(LISTED RECORDS Opens)

File: src/msl_pkg.sv
// package: register map, field layout, reset values and carrier types
package msl_pkg;
    // printed offsets are register indices; byte address is four times this
    localparam logic [15:0] IDX_MODEM_CTRL = 16'h2271;
    localparam logic [15:0] IDX_TX_CTRL    = 16'h2272;
    localparam logic [1:0]  ADDR_PAD       = 2'h0;
    localparam logic [13:0] ADDR_TOP       = 14'h0000;

    // modem_state_control layout
    localparam int BIT_TX_LOCK = 7;
    localparam int BIT_MD_LOCK = 4;
    localparam int MD_VAL_LSB  = 0;
    localparam int MD_VAL_W    = 4;

    // tx_state_control layout
    localparam int TX_VAL_LSB  = 0;
    localparam int TX_VAL_W    = 3;
    localparam int BIT_MD_UPD  = 4;

    // reset values
    localparam logic                RST_TX_LOCK = 1'b1;
    localparam logic                RST_MD_LOCK = 1'b1;
    localparam logic                RST_MD_UPD  = 1'b1;
    localparam logic [MD_VAL_W-1:0] RST_MD_REC  = 4'h0;
    localparam logic [TX_VAL_W-1:0] RST_TX_VAL  = 3'h0;

    localparam logic [1:0] HTRANS_NONSEQ = 2'h2;
    localparam logic [1:0] HTRANS_SEQ    = 2'h3;
    localparam logic       HRESP_OKAY    = 1'b0;

    // modem state codes
    typedef enum logic [3:0] {
        STATE_IDLE      = 4'h0,
        STATE_DC_CAL    = 4'h1,
        STATE_WAIT_ON   = 4'h2,
        STATE_WAIT_LOCK = 4'h3,
        STATE_READY     = 4'h4,
        STATE_TX_CAL    = 4'h5,
        STATE_TX_PACKET = 4'h6,
        STATE_RX_CAL    = 4'h7,
        STATE_RX_ON     = 4'h8,
        STATE_RX_PACKET = 4'h9
    } msl_mstate_t;

    // software-side control handed to the force logic
    typedef struct packed {
        logic                tx_state_lock;
        logic                modem_state_lock;
        logic                modem_state_update;
        logic [MD_VAL_W-1:0] modem_state_rec;
        logic [TX_VAL_W-1:0] tx_state_value;
    } msl_ctrl_t;

    // force commands toward the modem state machine
    typedef struct packed {
        logic                md_force;
        logic [MD_VAL_W-1:0] md_state;
        logic                tx_force;
        logic [TX_VAL_W-1:0] tx_state;
    } msl_force_t;

    // bus slave state
    typedef struct packed {
        msl_ctrl_t   ctrl;
        logic        wr_md;
        logic        wr_tx;
        logic [31:0] rdata;
    } msl_regs_t;
endpackage

File: src/msl_top.sv
// modem state lock register bank on ahb-lite with force outputs
//
// The AHB-Lite slave port is this design's own decision.
`timescale 1ns/10ps
`default_nettype none
module msl_top (
    // clock and reset
    input  wire logic        hclk,
    input  wire logic        hresetn,
    // ahb-lite slave
    input  wire logic        hsel,
    input  wire logic [31:0] haddr,
    input  wire logic [1:0]  htrans,
    input  wire logic        hwrite,
    input  wire logic [2:0]  hsize,
    input  wire logic        hready,
    input  wire logic [31:0] hwdata,
    output logic [31:0]      hrdata,
    output logic             hreadyout,
    output logic             hresp,
    // modem state machine
    input  wire msl_pkg::msl_mstate_t modem_state_live,
    output var  msl_pkg::msl_force_t  modem_force
);
    localparam logic [31:0] ADDR_MD = {msl_pkg::ADDR_TOP,
        msl_pkg::IDX_MODEM_CTRL, msl_pkg::ADDR_PAD};
    localparam logic [31:0] ADDR_TX = {msl_pkg::ADDR_TOP,
        msl_pkg::IDX_TX_CTRL, msl_pkg::ADDR_PAD};

    msl_pkg::msl_regs_t st_r;
    msl_pkg::msl_regs_t st_nxt;

    logic                        access;
    logic                        hit_md;
    logic                        hit_tx;
    msl_pkg::msl_ctrl_t          ctrl_new;
    logic [7:0]                  md_read;
    logic [7:0]                  tx_read;

    // a transfer is taken only when the previous one has finished
    assign access = hsel & hready & (htrans == msl_pkg::HTRANS_NONSEQ |
                                     htrans == msl_pkg::HTRANS_SEQ);
    assign hit_md = haddr == ADDR_MD;
    assign hit_tx = haddr == ADDR_TX;

    always_comb begin
        ctrl_new = st_r.ctrl;
        // data phase of a write: update bits from hwdata
        if (st_r.wr_md) begin
            ctrl_new.tx_state_lock    = hwdata[msl_pkg::BIT_TX_LOCK];
            ctrl_new.modem_state_lock = hwdata[msl_pkg::BIT_MD_LOCK];
            // the write lands in the recorded copy only, never the live state
            ctrl_new.modem_state_rec  =
                hwdata[msl_pkg::MD_VAL_LSB +: msl_pkg::MD_VAL_W];
        end
        if (st_r.wr_tx) begin
            ctrl_new.tx_state_value =
                hwdata[msl_pkg::TX_VAL_LSB +: msl_pkg::TX_VAL_W];
            ctrl_new.modem_state_update = hwdata[msl_pkg::BIT_MD_UPD];
        end
    end

    always_comb begin
        md_read = 8'h00;
        md_read[msl_pkg::BIT_TX_LOCK] = ctrl_new.tx_state_lock;
        md_read[msl_pkg::BIT_MD_LOCK] = ctrl_new.modem_state_lock;
        // live state, which may differ from what was recorded
        md_read[msl_pkg::MD_VAL_LSB +: msl_pkg::MD_VAL_W] =
            modem_state_live;
        tx_read = 8'h00;
        tx_read[msl_pkg::TX_VAL_LSB +: msl_pkg::TX_VAL_W] =
            ctrl_new.tx_state_value;
        tx_read[msl_pkg::BIT_MD_UPD] = ctrl_new.modem_state_update;
    end

    always_comb begin
        st_nxt       = st_r;
        st_nxt.ctrl  = ctrl_new;
        st_nxt.wr_md = access & hwrite & hit_md;
        st_nxt.wr_tx = access & hwrite & hit_tx;
        // read data is captured at the address phase; unmapped reads zero
        if (access & ~hwrite) begin
            if (hit_md) begin
                st_nxt.rdata = {24'h000000, md_read};
            end else if (hit_tx) begin
                st_nxt.rdata = {24'h000000, tx_read};
            end else begin
                st_nxt.rdata = 32'h00000000;
            end
        end
    end

    always_ff @(posedge hclk or negedge hresetn) begin
        if (!hresetn) begin
            st_r <= '0;
            st_r.ctrl.tx_state_lock      <= msl_pkg::RST_TX_LOCK;
            st_r.ctrl.modem_state_lock   <= msl_pkg::RST_MD_LOCK;
            st_r.ctrl.modem_state_update <= msl_pkg::RST_MD_UPD;
            st_r.ctrl.modem_state_rec    <= msl_pkg::RST_MD_REC;
            st_r.ctrl.tx_state_value     <= msl_pkg::RST_TX_VAL;
        end else begin
            st_r <= st_nxt;
        end
    end

    // zero wait states: every transfer completes in its first data cycle
    assign hreadyout = 1'b1;
    assign hresp     = msl_pkg::HRESP_OKAY;
    assign hrdata    = st_r.rdata;

    msl_force u_force (
        .hclk    (hclk),
        .hresetn (hresetn),
        .ctrl    (st_r.ctrl),
        .force_cmd (modem_force)
    );
endmodule // msl_top
`default_nettype wire

File: src/msl_force.sv
// force logic: turns lock and update bits into registered force commands
`timescale 1ns/10ps
`default_nettype none
module msl_force (
    // clock and reset
    input  wire logic            hclk,
    input  wire logic            hresetn,
    // from register bank
    input  wire msl_pkg::msl_ctrl_t ctrl,
    // to modem state machine
    output var  msl_pkg::msl_force_t force_cmd
);
    msl_pkg::msl_force_t st_r;
    msl_pkg::msl_force_t st_nxt;

    always_comb begin
        st_nxt = st_r;
        // a cleared lock or update bit drives the recorded state in
        st_nxt.md_force = ~ctrl.modem_state_lock |
                          ~ctrl.modem_state_update;
        st_nxt.md_state = ctrl.modem_state_rec;
        st_nxt.tx_force = ~ctrl.tx_state_lock;
        st_nxt.tx_state = ctrl.tx_state_value;
    end

    always_ff @(posedge hclk or negedge hresetn) begin
        if (!hresetn) begin
            st_r <= '0;
        end else begin
            st_r <= st_nxt;
        end
    end

    assign force_cmd = st_r;
endmodule // msl_force
`default_nettype wire

File: config.mk
export PLATFORM = sky130hd
export DESIGN_NAME = msl_top
export DESIGN_NICKNAME = d
export VERILOG_FILES = /design/src/msl_pkg.sv /design/src/msl_top.sv /design/src/msl_force.sv
export SDC_FILE = /design/constraint.sdc
export NUM_CORES = 1
export LEC_CHECK = 0
export ABC_AREA = 1
export BUFFER_PORTS_ARGS = -buffer_cell sky130_fd_sc_hd__buf_4
export CAP_MARGIN = 20
export CORE_MARGIN = 2
export CORE_UTILIZATION = 25
export CTS_CLUSTER_SIZE = 10
export DETAILED_ROUTE_END_ITERATION = 8
export SYNTH_ARGS = -nofsm -noshare
export SYNTH_HDL_FRONTEND = slang
export SYNTH_SLANG_ARGS = --single-unit
File: constraint.sdc
create_clock -name hclk -period 2.6 [get_ports hclk]
set_clock_uncertainty 0.2 [all_clocks]
set_input_delay 0.52 -clock hclk [delete_from_list [all_inputs] [get_ports hclk]]
set_output_delay 0.52 -clock hclk [all_outputs]
set_load 0.02 [all_outputs]
Word-level counts from Yosys, hierarchy flattened
Cells that the tools add are included.
- register bits: 53
- bits of input ports: 78
- output and inout bits: 43
- eq/ne operators: 4
- multiplexer cells: 5
- bitwise operators: 12
- operators by type and width (operator ; number):
    32-bit by 16-bit == test with 1-bit output, second input constant ; 2
    8-bit 2-to-1 mux ; 1
    1-bit AND ; 6
    5-bit 2-to-1 mux ; 1
    2-bit == test, second input constant ; 2
    1-bit NOT ; 4
    3-bit 2-to-1 mux ; 1
    2-bit 2-to-1 mux ; 1
    1-bit OR ; 2
    1-bit 2-to-1 mux ; 1

Longest topological paths before layout
Gate-level depths: netlist (run 1).
- depth after elaboration: 5
- mapped depth: 9

By module
A second synthesis (run 1) with hierarchy kept.
- cells, all modules: 167
- area total of the unflattened synthesis: 1451.4 µm²
- by module, submodules not included (module ; instances ; cells each ; area an instance (µm²) ; seq. area each (µm²)):
    msl_top ; 1 ; 156 ; 1218.7 ; 454.2
    msl_force ; 1 ; 11 ; 232.7 ; 225.2

Least setup slack after synthesis (run 1)
Ideal clock, no wire load.
- path type: input -> register
- start: input port haddr[27]
- end: register st_r (netlist bit hrdata[0])
- setup time: 0.065 ns
- data arrival time: 1.194 ns
- data required time: 2.335 ns
- slack: 1.141 ns
- cell stages on the path: 8
- path buffers: 0
- path through: nor2_1 and2_2 nand2_1 nor2_4 nand3_1 nand2_1 nand2_1 nand2_1
- longest elaborated chain between the ends: 3
- elaborated cells on any way between the ends: 4
- RTL lines (item ; RTL line ; RTL):
    start: declaration ; msl_top.sv:12 ; input wire logic [31:0] haddr,
    32-bit by 16-bit == test with 1-bit output ; msl_top.sv:44 ; assign hit_tx = haddr == ADDR_TX;
    5-bit 2-to-1 mux ; msl_top.sv:85 ; end else if (hit_tx) begin
    8-bit 2-to-1 mux (*) ; msl_top.sv:83 ; if (hit_md) begin
    end signal: assignment ; msl_top.sv:102 ; st_r <= st_nxt;
    end: declaration ; msl_top.sv:30 ; msl_pkg::msl_regs_t st_r;
Mark *: on every way between the ends. The rest lies on a longest branch, timed or not.
A chain may end at the register's enable or synchronous reset.

Worst setup path after layout (run 1)
- start: register st_r (netlist bit hrdata[1])
- end: output port hrdata[1]
- RTL lines (item ; RTL line ; RTL):
    end: declaration ; msl_top.sv:18 ; output logic [31:0] hrdata,
No word-level cell between the ends.

==> results by group, run 1 <==
Worst setup path
  – CP max stage delay: 400 ps
  – Worst R2R Start: st_r[33]
  – Crit path cell chain: buf_4
  – Slowest library cell on the worst path: dfrtp_1
  – CP Launch Type: register
  – Required time of the critical path: 1880 ps
  – Worst reg2reg endpoint: hrdata[4]
  – Kind of critical path: reg -> out
  – CP Max Fanout: 2
  – Crit path capture type: output port
  – Reg2reg path depth: 5
  – Crit path DAT: 830 ps
  – CP delay by family, top: flip-flops
  – R2R Setup Slk: 1180 ps
  – Critical path buffer and inverter count: 1

Layout
  – N_diodes: 0
  – Sequential cell area: 679.4 µm²
  – Share of cells above drive strength 1: 36.73%
  – Area of the multi-input gates: 521.8 µm²
  – Non-Filler Instances: 298
  – Layout overhead on the synthesized area: 30.91%
  – Final #Nets: 305
  – # fillers: 584

Floorplan
  – I/O pins: 121
  – Die Y-Extent: 80.03 µm
  – Row cnt: 27
  – Die ar.: 6405 µm²
  – Core ar.: 5540 µm²
  – Die span in x: 80.03 µm
  – Starting Density: 26.08%

Global route
  – Largest net degree at the start of global routing: 28
  – Vias in the first global route: 1,048
  – Remaining Overflow, GRT: 0
  – Initial antenna violation count: 0
  – Gr usage total: 8.422%
  – First-pass GRT wire length: 4.229 mm

Logic synthesis
  – Synth area leader: dfrtp_1
  – Sequential-to-total area share from yosys stat: 47.01%
  – Adder-cell area share of the yosys netlist: 0%
  – Compound-gate portion of the synthesized area: 1.039%
  – Post-synthesis xor/xnor area fraction: 0%
  – Most numerous cell in the Yosys netlist: nand2_1
  – Synth async-reset ratio: 100.0%
  – Most instantiated cells after synthesis: nand2_1 (42), buf_4 (35), dfrtp_1 (24), inv_1 (21), nor2_1 (14)
  – EDFF count, synth: 0
  – Synth cell types: 15
  – Synth Instances: 168
  – Yosys reg bits: 27
  – Predominant post-synthesis flop cell: dfrtp_1
  – Synth area leaders: dfrtp_1 (42%), buf_4 (18%), nand2_1 (11%)
  – Avg Cell Area, Syn: 8.602 µm²
  – Synth Area in Simple Gates: 20.78%
  – Main combinational cell family by area after synthesis: buffers and inverters
  – Mapped cell area: 1445 µm²
  – Top cell type's share of synthesized area: 41.56%
  – Synth warn: 0
  – Post-synthesis mux area share: 7.013%

CTS
  – Inserted Clock Buffers: 3
  – # resized after CTS: 0
  – CTS clk-pin slew, worst paths: 90 ps
  – Clk sinks: 27
  – Setup Fix Bufs, Post-CTS: 0
  – Skew-Pair Late Insertion Delay: 270 ps
  – TritonCTS clock tree: built
  – Htree depth: 1
  – Clk root buf: clkbuf_8
  – CTS Buffer Depth: 2

Min path
  – WHS Path Cells: 0
  – Worst Hold End: u_force.force_cmd[6]
  – Hold path start: st_r[39]
  – Hold crit path type: reg -> reg

Detailed routing
  – Final ANT Viol Nets: 0
  – # DRC: 0
  – DR WL/cell: 8.433 µm
  – Vias: 1,123
  – DRT iter0 DRCs: 55
  – Drt via density: 3.768
  – Total Wirelength: 2.513 mm
  – Pre-Repair DR Iteration Count: 4

STA
  – Min Clock Period, post-route: 1551 ps
  – Final slew viol count: 0
  – Fin. Hold Viols: 0
  – Final setup TNS: 0 ps
  – Final setup viols: 0
  – Fmax: 644.9 MHz
  – Period utilisation layout: 59.64%
  – RSZ-0062 raised after global routing: no

Placement
  – Port bufs: 62
  – GP Congestion: 0.6911
  – Placed Instances: 293
  – DPL Wire Length: 2.149 mm

Status
  – Status: completed

Job
  – MaxCap Viol Count: 0

Power
  – LEAKAGE: 1.078 nW
  – Pwr per Cell Area: 405.3 nW/µm²
  – Maximum VDD drop: 0.0001388 V
[where the power goes]
part,total (mW),leakage (nW),internal [mW],switching [mW]
Combinational,0.116,0.691,0.0519,0.0636
Clock,0.232,0.0255,0.107,0.124
Sequential,0.420,0.361,0.420,0.000000000147
Total,0.767,1.08,0.579,0.188
[area by class of cell]
class / count / share of cell area (%)
Multi-Input combinational cell: 111 / 27.58
Timing Repair Buffer: 63 / 25.13
Clock buffer: 3 / 2.183
Inverter: 21 / 4.167
Tap cell: 72 / 4.762
Clock inverter: 1 / 0.2646
Sequential cell: 27 / 35.91
[flip-flops by register name, summed over array words and instances (netlist names)]
name,cells
st_r,12
u_force.force_cmd,9
hrdata,6
[cell usage in the layout, fill, tap and decap left out]
cell type	n
nor2_2	2
inv_1	21
o21ai_1	2
conb_1	28
and2_2	2
buf_4	62
clkbuf_8	3
mux2_2	9
dfrtp_1	24
nand4_1	1
nor2_1	14
clkinv_2	1
nand3_1	9
nand2_1	42
nor2_4	1
dlygate4sd3_1	1
o21ai_0	1
dfstp_2	3
[what timing repair did]
item                                   4_1_cts  5_1_grt
endpoints found under the hold margin       24        0
setup endpoints to repair                    0        0
hold buffers                                 1        0
[routing by layer]
layer,track usage (%),wire length (µm)
met1,8.735,935
met3,1.810,376
met2,15.50,1131
met5,0,0
met4,4.746,70
[per-stage QoR]
step                worst slack, ps  power (mW)  hold WS, ps  utilization (%)  area (µm²)
global placement              826.8      0.5424        154.4            33.13        1836
finish                         1049      0.7668        176.7            34.15        1892
floorplan                      1141      0.5105        24.41                -        1543
global route                   1020      0.8063        185.1            34.15        1892
detailed placement            824.3      0.5429        158.9            33.13        1836
CTS                            1031      0.7760        179.1            34.15        1892
[logic make-up (layout without fill, tap and decap cells)]
kind of cell | Yosys count | after routing
flip-flops | 27 | 27
AND/OR/NAND/NOR | 71 | 71
other | 2 | 28
buffers and inverters | 56 | 88
AO/OA/AOI/OAI | 3 | 3
multiplexers | 9 | 9
[worst max path at each step]
stage	start	depth (start not counted)	endpoint
after floorplan	haddr[27]	8	hrdata[0]
after global placement	haddr[16]	10	hrdata[0]
after detailed placement	haddr[16]	10	hrdata[0]
after CTS	hrdata[1]	1	hrdata[1]
after global routing	hrdata[2]	1	hrdata[2]
final	hrdata[1]	1	hrdata[1]
No activity file was read; power rests on OpenSTA's default activity.
==> run 2, diff against run 1 <==
--- a/config.mk
+++ b/config.mk
@@ -5,7 +5,7 @@
 export SDC_FILE = /design/constraint.sdc
 export NUM_CORES = 1
 export LEC_CHECK = 0
-export ABC_AREA = 1
+export ABC_AREA = 0
 export BUFFER_PORTS_ARGS = -buffer_cell sky130_fd_sc_hd__buf_4
 export CAP_MARGIN = 20
 export CORE_MARGIN = 2
==> constraint.sdc (replaced) <==
create_clock -name hclk -period 1.3 [get_ports hclk]
set_clock_uncertainty 0.2 [all_clocks]
set_input_delay 0.26 -clock hclk [delete_from_list [all_inputs] [get_ports hclk]]
set_output_delay 0.26 -clock hclk [all_outputs]
set_load 0.02 [all_outputs]
==> run 2 against run 1 <==
Against the previous run: final area up 1.7%; first-iteration DRC count decreased by 5.5%; the run now ends with negative setup slack left; sequential share of layout area down 0.52 points; hold slack got worse by 150 ps; cell count shrank 16%; non-clock buffer count up 12; combinational power up 110%; register-to-register slack lost 1300 ps; wire length up 13%; via count fell by 16%; synthesized cell count fell by 33%; area after synthesis shrank 8.7%.
==> results by group, run 2 <==
Global route
  – First-pass GRT wire length: 4.374 mm
  – Initial antenna violation count: 0
  – Largest net degree at the start of global routing: 28
  – Remaining Overflow, GRT: 0
  – Vias in the first global route: 907
  – Gr usage total: 9.502%

Worst setup path
  – CP Launch Type: primary input
  – Crit path capture type: register
  – CP Max Fanout: 8
  – Reg2reg path depth: 3
  – Worst R2R Start: st_r[32]
  – R2R Setup Slk: -140 ps
  – Required time of the critical path: 1290 ps
  – Crit path DAT: 1470 ps
  – Worst reg2reg endpoint: hrdata[1]
  – Kind of critical path: in -> reg

CTS
  – TritonCTS clock tree: built
  – CTS clk-pin slew, worst paths: 90 ps
  – Inserted Clock Buffers: 3
  – Skew-Pair Late Insertion Delay: 280 ps
  – Clk root buf: clkbuf_8
  – Htree depth: 1
  – Clk sinks: 27
  – CTS Buffer Depth: 2

STA
  – Fmax: 676.6 MHz
  – Final setup viols: 8
  – Fin. Hold Viols: 0
  – Final setup margin: -178.0 ps
  – Final slew viol count: 0
  – Min Clock Period, post-route: 1478 ps
  – Period utilisation layout: 113.7%
  – RSZ-0062 raised after global routing: yes

Logic synthesis
  – Most instantiated cells after synthesis: buf_4 (34), dfrtp_1 (24), nand2_1 (10), mux2_2 (9), o31ai_1 (6)
  – Sequential-to-total area share from yosys stat: 51.47%
  – Most numerous cell in the Yosys netlist: buf_4
  – Top cell type's share of synthesized area: 45.50%
  – Synth Instances: 112
  – EDFF count, synth: 0
  – Yosys reg bits: 27
  – Avg Cell Area, Syn: 11.79 µm²
  – Predominant post-synthesis flop cell: dfrtp_1
  – Synth area leader: dfrtp_1
  – Synth cell types: 22
  – Synth async-reset ratio: 100.0%
  – Synth area leaders: dfrtp_1 (45%), buf_4 (19%), mux2_2 (7.7%)
  – Synth warn: 0
  – Mapped cell area: 1320 µm²

Detailed routing
  – Total Wirelength: 2.828 mm
  – Pre-Repair DR Iteration Count: 3
  – DRT iter0 DRCs: 52
  – DR WL/cell: 11.27 µm
  – Final ANT Viol Nets: 0
  – # DRC: 0
  – Drt via density: 3.765
  – Vias: 945

Layout
  – Commonest non-fill, non-tap cell in the layout: buf_4
  – Biggest register: st_r
  – Most frequent cells in the layout: buf_4 (65), conb_1 (28), dfrtp_1 (23)
  – Final core occ: 37.65%
  – Largest register FFs: 12
  – Share of cells above drive strength 1: 55.25%
  – Layout overhead on the synthesized area: 45.69%
  – # fillers: 515
  – Area of the multi-input gates: 506.7 µm²
  – Sequential cell area: 680.7 µm²
  – Post-Layout Inst Area: 1923 µm²
  – N_diodes: 0
  – Final #Nets: 260

Placement
  – GP Congestion: 0.6772
  – DPL Wire Length: 2.216 mm
  – Placed Area: 1768 µm²
  – Port bufs: 62

Floorplan
  – Die ar.: 5878 µm²
  – Die Y-Extent: 76.67 µm
  – Starting Density: 25.85%
  – I/O pins: 121
  – Core ar.: 5107 µm²
  – Row cnt: 26
  – Die span in x: 76.67 µm

Min path
  – Hold crit path type: in -> reg
  – Worst Hold End: st_r[38]
  – WHS Path Cells: 2
  – Hold path start: hwdata[1]

Power
  – Pwr per Cell Area: 814.4 nW/µm²
  – LEAKAGE: 0.9855 nW
  – Maximum VDD drop: 0.0003894 V

Status
  – Failing checks: negative setup slack
  – Status: complete, but fails checks

Job
  – MaxCap Viol Count: 0
-- run 2: cell count changes in the layout (fill, tap and decap cells not counted), moves of 2 or more --
cell      previous run  this run
buf_4               62        65
nor4bb_1             0         2
o31ai_2              0         6
buf_6                0         8
a22oi_1              0         3
nand2_1             42        10
nor3b_1              0         2
nor2_2               2         0
nor4_1               0         3
nor2_1              14         0
and2_2               2         0
nor2b_1              0         2
nand3_1              9         0
inv_1               21         1
-- run 2: worst max-delay path, cell delays in order --
cell and delay, ps:
buf_6 90, or4_4 530, nor3_4 150, nand4_4 210, nor3b_1 230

(LISTED RECORDS Closes)

__TASK INSTRUCTIONS__
Transcribe the records above exactly, beginning at the line that contains "(18%), nand2_1 (11%)" and ending with the line that contains "area: 1445 µm²", both included, and nothing else.

__EXERCISE SOLUTION__
  – Synth area leaders: dfrtp_1 (42%), buf_4 (18%), nand2_1 (11%)
  – Avg Cell Area, Syn: 8.602 µm²
  – Synth Area in Simple Gates: 20.78%
  – Main combinational cell family by area after synthesis: buffers and inverters
  – Mapped cell area: 1445 µm²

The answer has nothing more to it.